• WHAT NEEDS TO BE DONE: What you return should be each line of the data containing the string "decl".

[Source records]
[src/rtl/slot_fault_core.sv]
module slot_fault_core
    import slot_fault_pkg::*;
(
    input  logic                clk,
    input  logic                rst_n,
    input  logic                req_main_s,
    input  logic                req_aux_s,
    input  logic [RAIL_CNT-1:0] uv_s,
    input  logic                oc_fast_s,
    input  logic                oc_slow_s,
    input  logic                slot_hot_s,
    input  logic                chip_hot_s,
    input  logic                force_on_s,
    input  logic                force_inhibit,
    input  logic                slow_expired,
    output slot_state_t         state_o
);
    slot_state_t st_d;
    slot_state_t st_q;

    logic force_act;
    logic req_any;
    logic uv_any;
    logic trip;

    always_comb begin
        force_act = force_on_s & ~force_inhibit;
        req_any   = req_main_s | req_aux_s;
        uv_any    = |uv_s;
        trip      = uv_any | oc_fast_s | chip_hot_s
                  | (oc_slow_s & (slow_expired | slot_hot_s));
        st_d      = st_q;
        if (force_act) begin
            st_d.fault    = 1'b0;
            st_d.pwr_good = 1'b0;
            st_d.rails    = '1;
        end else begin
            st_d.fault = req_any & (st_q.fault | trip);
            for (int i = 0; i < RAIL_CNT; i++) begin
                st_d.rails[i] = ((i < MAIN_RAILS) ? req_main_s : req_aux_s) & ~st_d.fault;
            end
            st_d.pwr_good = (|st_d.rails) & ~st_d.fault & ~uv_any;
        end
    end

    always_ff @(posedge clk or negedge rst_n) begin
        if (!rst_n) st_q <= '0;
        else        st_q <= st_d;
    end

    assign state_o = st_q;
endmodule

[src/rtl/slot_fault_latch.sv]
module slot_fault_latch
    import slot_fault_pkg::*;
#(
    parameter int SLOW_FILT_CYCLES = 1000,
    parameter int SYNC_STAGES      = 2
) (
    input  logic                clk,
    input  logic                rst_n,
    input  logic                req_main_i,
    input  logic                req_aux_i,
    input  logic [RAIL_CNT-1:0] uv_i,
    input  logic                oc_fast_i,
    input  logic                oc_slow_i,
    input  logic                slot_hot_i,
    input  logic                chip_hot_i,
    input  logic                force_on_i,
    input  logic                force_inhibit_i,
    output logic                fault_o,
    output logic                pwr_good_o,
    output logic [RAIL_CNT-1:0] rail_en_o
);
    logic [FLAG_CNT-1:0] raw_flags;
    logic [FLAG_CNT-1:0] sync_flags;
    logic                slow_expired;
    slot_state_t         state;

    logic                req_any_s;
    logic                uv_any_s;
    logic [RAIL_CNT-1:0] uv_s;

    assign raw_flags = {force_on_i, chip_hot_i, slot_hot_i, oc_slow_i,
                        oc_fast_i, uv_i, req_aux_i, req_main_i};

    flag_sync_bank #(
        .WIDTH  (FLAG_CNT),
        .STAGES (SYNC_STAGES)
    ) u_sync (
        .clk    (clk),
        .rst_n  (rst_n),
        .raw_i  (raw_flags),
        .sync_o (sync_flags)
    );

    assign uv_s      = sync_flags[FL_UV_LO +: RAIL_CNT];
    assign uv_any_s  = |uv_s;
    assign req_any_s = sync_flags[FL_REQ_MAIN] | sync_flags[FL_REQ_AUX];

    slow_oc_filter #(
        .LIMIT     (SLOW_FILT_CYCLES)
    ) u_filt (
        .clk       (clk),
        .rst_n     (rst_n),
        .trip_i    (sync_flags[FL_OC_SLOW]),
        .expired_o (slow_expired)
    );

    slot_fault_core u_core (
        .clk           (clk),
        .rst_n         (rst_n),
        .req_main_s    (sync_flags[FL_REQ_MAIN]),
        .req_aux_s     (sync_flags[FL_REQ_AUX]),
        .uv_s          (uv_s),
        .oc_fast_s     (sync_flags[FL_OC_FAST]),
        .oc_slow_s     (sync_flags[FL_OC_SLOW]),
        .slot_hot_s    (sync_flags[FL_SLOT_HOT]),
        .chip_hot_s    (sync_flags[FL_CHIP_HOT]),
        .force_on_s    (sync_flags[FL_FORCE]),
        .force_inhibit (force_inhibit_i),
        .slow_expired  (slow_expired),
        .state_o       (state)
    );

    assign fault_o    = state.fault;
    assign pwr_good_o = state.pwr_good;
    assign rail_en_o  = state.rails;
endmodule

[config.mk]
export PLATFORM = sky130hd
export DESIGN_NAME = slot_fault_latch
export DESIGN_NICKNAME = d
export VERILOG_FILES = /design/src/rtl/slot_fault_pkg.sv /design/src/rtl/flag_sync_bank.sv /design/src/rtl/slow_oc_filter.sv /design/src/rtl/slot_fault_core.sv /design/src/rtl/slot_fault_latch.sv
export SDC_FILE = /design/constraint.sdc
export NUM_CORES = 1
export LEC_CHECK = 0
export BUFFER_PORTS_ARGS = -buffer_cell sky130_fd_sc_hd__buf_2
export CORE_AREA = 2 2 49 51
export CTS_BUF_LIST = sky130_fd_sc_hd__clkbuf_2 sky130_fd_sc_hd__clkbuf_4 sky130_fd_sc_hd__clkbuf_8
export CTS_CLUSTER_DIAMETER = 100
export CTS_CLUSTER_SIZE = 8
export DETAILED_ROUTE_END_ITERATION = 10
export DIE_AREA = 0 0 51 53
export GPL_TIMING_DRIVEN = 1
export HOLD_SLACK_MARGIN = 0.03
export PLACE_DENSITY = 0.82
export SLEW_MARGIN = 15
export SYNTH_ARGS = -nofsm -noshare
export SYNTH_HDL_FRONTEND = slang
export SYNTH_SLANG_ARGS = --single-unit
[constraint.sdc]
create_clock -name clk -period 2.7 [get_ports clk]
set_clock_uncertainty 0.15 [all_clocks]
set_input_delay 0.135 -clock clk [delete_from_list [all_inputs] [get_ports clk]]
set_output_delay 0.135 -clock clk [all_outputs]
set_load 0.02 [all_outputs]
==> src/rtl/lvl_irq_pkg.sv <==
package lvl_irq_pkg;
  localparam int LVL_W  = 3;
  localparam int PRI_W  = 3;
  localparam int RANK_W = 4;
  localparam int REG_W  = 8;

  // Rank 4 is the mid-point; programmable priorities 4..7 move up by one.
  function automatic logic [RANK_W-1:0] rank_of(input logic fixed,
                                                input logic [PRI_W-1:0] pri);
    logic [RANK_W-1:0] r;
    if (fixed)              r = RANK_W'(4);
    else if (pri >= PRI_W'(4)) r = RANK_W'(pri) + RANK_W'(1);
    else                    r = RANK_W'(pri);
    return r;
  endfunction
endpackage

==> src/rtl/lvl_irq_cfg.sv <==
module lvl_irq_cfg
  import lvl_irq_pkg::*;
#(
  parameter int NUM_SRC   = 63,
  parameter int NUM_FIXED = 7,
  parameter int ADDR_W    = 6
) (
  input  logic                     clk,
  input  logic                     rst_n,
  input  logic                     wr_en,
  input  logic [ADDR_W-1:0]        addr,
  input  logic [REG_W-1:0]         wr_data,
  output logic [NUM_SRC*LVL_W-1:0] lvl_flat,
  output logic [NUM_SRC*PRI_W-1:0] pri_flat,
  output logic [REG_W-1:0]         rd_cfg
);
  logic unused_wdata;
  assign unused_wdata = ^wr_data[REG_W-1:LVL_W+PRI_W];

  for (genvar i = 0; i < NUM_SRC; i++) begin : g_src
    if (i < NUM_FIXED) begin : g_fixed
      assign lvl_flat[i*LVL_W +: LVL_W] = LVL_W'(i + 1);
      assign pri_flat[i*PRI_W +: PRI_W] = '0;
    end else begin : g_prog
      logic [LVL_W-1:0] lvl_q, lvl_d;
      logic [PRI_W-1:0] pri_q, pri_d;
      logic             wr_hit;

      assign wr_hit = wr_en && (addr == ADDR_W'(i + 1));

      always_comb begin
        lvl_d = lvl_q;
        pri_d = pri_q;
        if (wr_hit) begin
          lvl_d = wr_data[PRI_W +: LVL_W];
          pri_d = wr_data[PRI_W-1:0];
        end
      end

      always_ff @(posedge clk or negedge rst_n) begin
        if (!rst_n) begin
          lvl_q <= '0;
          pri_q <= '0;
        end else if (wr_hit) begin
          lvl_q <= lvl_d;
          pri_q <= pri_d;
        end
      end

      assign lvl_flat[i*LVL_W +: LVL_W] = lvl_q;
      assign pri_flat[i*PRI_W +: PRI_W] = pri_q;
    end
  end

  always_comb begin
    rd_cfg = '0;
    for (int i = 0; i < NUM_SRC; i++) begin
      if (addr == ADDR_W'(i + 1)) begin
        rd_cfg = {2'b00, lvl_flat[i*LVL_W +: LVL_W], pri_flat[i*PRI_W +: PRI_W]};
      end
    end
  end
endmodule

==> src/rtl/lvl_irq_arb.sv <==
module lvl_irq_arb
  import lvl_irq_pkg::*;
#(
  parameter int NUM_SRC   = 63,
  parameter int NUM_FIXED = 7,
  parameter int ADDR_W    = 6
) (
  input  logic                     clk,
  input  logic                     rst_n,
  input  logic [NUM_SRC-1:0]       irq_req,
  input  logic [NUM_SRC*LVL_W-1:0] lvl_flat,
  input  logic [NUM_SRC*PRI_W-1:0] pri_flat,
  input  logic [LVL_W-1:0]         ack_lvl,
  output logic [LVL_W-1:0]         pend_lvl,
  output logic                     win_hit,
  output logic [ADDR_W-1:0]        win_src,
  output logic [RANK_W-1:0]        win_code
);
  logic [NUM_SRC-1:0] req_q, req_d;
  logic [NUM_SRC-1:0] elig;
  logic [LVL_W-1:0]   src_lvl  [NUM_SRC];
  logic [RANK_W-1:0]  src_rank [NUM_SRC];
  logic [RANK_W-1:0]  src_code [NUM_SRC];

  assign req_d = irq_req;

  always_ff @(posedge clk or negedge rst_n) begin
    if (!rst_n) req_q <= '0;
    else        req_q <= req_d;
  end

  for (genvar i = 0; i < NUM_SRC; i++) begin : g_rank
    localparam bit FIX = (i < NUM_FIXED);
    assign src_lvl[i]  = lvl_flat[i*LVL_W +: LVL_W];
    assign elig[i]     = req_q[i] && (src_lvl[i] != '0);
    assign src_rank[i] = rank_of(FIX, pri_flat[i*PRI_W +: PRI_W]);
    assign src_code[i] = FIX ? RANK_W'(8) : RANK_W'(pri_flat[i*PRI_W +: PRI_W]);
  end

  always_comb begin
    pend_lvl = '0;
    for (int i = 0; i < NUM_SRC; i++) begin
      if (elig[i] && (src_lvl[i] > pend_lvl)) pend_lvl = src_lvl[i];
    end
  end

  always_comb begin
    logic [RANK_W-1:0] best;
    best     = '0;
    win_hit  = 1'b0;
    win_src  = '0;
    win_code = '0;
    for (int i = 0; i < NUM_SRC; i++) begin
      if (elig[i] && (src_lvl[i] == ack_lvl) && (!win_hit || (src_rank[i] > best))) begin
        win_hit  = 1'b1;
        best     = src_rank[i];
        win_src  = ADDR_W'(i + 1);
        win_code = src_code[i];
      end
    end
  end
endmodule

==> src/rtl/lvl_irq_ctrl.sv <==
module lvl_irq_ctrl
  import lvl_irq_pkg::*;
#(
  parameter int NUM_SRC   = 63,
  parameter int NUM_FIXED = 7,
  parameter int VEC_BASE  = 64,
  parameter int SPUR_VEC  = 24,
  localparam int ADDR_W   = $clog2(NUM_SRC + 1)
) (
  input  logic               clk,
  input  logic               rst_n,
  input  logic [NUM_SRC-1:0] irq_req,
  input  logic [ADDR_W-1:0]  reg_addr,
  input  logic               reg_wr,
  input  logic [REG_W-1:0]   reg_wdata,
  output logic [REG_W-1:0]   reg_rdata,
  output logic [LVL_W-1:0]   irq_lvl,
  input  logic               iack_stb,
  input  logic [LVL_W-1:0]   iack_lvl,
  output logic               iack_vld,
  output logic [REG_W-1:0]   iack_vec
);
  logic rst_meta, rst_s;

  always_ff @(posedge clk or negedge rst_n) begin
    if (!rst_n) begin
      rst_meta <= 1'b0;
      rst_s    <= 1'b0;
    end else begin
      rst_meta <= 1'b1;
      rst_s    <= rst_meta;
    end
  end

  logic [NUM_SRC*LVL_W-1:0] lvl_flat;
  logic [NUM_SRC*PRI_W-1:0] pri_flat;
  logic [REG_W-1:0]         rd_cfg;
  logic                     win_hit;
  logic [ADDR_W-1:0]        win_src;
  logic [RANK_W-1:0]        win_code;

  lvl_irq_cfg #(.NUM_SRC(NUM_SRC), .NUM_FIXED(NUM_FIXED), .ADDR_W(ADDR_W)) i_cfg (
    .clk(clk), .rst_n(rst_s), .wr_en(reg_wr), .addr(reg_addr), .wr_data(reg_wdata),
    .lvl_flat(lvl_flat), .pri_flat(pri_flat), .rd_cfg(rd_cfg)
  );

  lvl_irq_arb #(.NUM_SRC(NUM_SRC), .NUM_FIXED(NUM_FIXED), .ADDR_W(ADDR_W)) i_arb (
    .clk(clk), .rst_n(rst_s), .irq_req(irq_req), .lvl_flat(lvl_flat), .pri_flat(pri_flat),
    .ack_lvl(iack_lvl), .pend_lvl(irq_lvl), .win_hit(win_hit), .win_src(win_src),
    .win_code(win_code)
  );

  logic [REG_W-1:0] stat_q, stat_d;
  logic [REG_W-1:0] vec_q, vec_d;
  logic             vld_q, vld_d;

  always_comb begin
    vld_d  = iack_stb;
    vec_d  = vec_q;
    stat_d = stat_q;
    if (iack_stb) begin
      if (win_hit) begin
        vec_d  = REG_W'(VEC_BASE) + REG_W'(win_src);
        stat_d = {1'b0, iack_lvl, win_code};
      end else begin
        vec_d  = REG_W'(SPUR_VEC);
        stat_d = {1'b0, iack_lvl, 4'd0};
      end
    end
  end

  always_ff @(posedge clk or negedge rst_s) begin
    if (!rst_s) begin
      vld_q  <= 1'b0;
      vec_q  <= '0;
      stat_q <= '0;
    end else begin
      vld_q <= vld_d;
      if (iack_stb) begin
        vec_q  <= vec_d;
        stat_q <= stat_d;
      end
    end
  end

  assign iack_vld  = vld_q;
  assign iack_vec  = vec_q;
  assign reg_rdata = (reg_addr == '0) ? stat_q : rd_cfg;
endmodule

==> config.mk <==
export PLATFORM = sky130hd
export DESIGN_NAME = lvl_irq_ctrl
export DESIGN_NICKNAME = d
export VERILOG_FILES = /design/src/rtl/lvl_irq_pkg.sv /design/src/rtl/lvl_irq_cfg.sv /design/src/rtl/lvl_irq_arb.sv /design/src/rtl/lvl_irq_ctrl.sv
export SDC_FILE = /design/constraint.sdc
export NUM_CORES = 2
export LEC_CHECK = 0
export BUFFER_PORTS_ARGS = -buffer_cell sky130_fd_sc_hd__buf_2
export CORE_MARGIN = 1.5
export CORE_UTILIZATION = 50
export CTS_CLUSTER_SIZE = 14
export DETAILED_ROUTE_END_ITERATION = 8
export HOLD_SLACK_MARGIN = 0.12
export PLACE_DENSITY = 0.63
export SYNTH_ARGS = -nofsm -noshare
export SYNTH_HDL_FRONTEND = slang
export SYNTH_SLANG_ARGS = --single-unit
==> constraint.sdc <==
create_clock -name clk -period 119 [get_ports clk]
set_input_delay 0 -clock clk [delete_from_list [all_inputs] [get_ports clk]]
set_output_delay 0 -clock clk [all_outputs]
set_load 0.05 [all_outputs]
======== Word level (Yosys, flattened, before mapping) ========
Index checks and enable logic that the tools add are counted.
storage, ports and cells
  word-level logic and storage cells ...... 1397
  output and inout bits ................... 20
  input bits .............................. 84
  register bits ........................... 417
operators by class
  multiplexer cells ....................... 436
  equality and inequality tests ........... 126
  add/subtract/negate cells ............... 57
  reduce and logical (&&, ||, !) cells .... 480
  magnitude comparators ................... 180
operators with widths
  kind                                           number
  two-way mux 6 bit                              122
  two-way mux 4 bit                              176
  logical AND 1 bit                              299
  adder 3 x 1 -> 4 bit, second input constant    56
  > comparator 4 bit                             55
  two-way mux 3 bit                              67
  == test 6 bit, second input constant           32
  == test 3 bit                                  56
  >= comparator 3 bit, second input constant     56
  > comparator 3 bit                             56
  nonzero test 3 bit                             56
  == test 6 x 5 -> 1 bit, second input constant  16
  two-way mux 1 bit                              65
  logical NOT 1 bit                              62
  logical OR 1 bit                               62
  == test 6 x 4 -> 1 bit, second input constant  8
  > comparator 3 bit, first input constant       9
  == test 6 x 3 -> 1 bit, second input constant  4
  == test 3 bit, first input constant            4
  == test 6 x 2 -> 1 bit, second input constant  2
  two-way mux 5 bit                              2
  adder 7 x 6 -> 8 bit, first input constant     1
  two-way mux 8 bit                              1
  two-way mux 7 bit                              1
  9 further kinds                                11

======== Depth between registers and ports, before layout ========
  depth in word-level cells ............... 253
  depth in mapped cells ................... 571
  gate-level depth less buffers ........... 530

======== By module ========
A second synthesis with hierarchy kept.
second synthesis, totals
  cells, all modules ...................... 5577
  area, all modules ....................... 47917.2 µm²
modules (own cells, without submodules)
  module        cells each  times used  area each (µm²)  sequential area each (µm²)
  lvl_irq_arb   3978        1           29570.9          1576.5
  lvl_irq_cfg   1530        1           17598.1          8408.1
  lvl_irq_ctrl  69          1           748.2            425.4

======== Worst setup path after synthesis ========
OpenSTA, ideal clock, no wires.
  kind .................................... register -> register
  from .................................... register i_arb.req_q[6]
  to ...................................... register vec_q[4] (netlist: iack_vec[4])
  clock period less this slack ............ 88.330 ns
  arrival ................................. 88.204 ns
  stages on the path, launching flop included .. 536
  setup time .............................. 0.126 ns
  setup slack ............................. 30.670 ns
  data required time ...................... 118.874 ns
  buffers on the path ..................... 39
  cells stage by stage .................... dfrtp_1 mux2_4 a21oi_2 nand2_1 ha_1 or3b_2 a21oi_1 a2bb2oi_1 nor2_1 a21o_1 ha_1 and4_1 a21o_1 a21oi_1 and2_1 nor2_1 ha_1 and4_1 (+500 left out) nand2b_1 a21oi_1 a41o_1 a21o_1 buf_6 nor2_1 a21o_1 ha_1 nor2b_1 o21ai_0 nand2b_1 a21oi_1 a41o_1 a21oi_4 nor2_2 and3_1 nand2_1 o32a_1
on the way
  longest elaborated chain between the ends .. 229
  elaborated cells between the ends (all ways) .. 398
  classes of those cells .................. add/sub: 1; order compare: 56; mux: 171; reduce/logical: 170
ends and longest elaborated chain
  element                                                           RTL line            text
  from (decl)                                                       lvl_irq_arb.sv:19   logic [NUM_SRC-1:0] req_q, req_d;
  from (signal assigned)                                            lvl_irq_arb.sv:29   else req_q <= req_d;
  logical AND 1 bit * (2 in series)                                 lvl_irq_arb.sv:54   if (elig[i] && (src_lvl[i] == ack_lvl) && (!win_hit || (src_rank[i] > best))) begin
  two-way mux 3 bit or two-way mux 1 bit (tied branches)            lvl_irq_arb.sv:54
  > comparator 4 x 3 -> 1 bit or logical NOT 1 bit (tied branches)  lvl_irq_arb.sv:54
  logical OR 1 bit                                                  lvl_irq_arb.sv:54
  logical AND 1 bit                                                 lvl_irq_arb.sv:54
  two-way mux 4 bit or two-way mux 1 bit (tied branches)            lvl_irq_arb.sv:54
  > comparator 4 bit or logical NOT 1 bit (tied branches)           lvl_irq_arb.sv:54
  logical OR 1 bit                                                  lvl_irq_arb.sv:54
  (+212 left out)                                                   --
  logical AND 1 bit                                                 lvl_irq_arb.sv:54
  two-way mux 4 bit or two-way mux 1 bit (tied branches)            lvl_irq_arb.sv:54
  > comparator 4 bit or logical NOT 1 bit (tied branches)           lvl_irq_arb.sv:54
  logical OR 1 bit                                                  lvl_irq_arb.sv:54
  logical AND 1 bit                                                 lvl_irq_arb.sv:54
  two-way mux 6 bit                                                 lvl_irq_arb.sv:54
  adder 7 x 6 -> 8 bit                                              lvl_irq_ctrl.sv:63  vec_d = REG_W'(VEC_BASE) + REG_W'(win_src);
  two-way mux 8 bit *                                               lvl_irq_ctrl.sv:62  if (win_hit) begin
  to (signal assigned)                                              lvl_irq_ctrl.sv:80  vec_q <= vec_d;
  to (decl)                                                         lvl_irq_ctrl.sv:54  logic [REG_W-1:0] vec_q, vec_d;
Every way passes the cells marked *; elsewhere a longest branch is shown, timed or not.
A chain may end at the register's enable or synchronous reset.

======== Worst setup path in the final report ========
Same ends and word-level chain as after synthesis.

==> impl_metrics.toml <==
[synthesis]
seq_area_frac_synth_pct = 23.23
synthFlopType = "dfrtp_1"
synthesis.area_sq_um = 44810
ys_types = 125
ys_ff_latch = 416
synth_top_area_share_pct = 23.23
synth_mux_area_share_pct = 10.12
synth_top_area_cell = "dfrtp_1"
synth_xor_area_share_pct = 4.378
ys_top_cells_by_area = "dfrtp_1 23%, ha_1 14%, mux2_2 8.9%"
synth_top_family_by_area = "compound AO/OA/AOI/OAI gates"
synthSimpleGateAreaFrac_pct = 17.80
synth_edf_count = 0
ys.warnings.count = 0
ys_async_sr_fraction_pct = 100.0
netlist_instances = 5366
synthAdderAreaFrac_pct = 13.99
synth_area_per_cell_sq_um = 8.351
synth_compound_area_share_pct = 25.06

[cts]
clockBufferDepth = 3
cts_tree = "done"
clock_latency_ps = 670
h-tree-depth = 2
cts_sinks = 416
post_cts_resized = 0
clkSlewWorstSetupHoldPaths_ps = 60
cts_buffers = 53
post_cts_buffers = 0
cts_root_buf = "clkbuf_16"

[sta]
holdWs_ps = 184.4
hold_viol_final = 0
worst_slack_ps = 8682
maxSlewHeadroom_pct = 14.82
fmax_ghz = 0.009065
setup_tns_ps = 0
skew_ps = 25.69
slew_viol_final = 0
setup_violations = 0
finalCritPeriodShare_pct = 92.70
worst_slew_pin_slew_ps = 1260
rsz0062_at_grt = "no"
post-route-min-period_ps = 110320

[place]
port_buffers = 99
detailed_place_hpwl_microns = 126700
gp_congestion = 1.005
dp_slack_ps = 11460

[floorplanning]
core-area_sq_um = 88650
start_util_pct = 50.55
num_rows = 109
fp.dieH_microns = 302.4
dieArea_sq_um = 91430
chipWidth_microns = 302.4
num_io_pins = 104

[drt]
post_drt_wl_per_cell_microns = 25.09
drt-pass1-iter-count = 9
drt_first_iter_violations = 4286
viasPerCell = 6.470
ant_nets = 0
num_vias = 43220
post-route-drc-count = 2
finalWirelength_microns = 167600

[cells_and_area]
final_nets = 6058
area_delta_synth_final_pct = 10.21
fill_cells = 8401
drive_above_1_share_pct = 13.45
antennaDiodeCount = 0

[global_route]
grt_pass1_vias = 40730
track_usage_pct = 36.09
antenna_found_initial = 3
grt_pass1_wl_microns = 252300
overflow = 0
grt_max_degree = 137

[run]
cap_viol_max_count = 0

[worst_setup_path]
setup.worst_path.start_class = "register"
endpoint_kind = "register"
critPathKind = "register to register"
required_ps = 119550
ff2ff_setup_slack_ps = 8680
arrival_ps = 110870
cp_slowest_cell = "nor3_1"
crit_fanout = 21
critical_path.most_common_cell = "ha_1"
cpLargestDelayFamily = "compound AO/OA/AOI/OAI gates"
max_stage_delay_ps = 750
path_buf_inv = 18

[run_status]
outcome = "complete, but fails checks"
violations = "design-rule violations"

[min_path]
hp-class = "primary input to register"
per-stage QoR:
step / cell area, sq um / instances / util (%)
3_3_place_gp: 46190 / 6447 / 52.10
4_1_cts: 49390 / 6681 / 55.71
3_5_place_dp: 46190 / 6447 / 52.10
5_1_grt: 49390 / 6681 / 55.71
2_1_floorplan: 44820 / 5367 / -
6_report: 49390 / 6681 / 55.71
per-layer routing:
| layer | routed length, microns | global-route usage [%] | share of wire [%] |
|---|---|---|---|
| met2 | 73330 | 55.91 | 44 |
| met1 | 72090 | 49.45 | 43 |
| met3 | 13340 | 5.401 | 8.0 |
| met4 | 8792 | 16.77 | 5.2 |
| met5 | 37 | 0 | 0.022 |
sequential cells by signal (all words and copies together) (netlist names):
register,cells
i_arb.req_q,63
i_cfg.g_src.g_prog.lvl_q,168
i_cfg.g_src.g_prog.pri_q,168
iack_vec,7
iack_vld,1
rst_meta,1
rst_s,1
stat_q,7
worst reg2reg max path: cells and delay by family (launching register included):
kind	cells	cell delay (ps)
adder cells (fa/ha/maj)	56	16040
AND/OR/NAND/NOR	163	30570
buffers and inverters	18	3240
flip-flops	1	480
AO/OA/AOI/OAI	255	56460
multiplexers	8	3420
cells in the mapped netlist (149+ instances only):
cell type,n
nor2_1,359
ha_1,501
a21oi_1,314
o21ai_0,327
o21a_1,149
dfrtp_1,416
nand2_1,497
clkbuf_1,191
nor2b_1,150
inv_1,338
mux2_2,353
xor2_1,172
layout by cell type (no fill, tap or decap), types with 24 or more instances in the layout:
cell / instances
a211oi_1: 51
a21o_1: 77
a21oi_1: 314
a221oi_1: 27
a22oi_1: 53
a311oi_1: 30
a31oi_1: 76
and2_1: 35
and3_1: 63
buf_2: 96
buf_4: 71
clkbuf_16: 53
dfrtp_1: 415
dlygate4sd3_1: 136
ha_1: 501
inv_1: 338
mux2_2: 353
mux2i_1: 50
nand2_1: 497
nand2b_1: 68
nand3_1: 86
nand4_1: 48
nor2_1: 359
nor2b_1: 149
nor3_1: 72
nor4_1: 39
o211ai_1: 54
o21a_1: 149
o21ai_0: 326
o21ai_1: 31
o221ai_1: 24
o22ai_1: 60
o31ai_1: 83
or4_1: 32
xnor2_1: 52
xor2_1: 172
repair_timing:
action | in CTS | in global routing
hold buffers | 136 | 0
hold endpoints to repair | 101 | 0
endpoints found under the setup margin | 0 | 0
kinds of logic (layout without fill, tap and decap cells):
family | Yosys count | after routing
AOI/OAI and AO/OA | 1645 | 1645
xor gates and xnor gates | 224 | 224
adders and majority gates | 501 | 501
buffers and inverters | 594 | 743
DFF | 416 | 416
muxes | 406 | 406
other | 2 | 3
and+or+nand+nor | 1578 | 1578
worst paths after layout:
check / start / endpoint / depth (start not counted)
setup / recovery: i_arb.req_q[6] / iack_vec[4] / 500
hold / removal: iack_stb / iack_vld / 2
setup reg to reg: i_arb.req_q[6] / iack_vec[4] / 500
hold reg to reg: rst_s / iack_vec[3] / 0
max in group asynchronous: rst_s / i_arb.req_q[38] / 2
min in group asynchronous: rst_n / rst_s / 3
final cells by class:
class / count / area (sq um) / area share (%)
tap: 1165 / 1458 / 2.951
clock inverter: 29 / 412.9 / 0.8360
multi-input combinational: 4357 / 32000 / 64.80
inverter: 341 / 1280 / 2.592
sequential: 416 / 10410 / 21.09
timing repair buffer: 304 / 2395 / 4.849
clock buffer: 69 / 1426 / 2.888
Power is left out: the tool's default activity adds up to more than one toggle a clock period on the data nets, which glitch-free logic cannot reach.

• YOUR SOLUTION:
  from (decl)                                                       lvl_irq_arb.sv:19   logic [NUM_SRC-1:0] req_q, req_d;
  to (decl)                                                         lvl_irq_ctrl.sv:54  logic [REG_W-1:0] vec_q, vec_d;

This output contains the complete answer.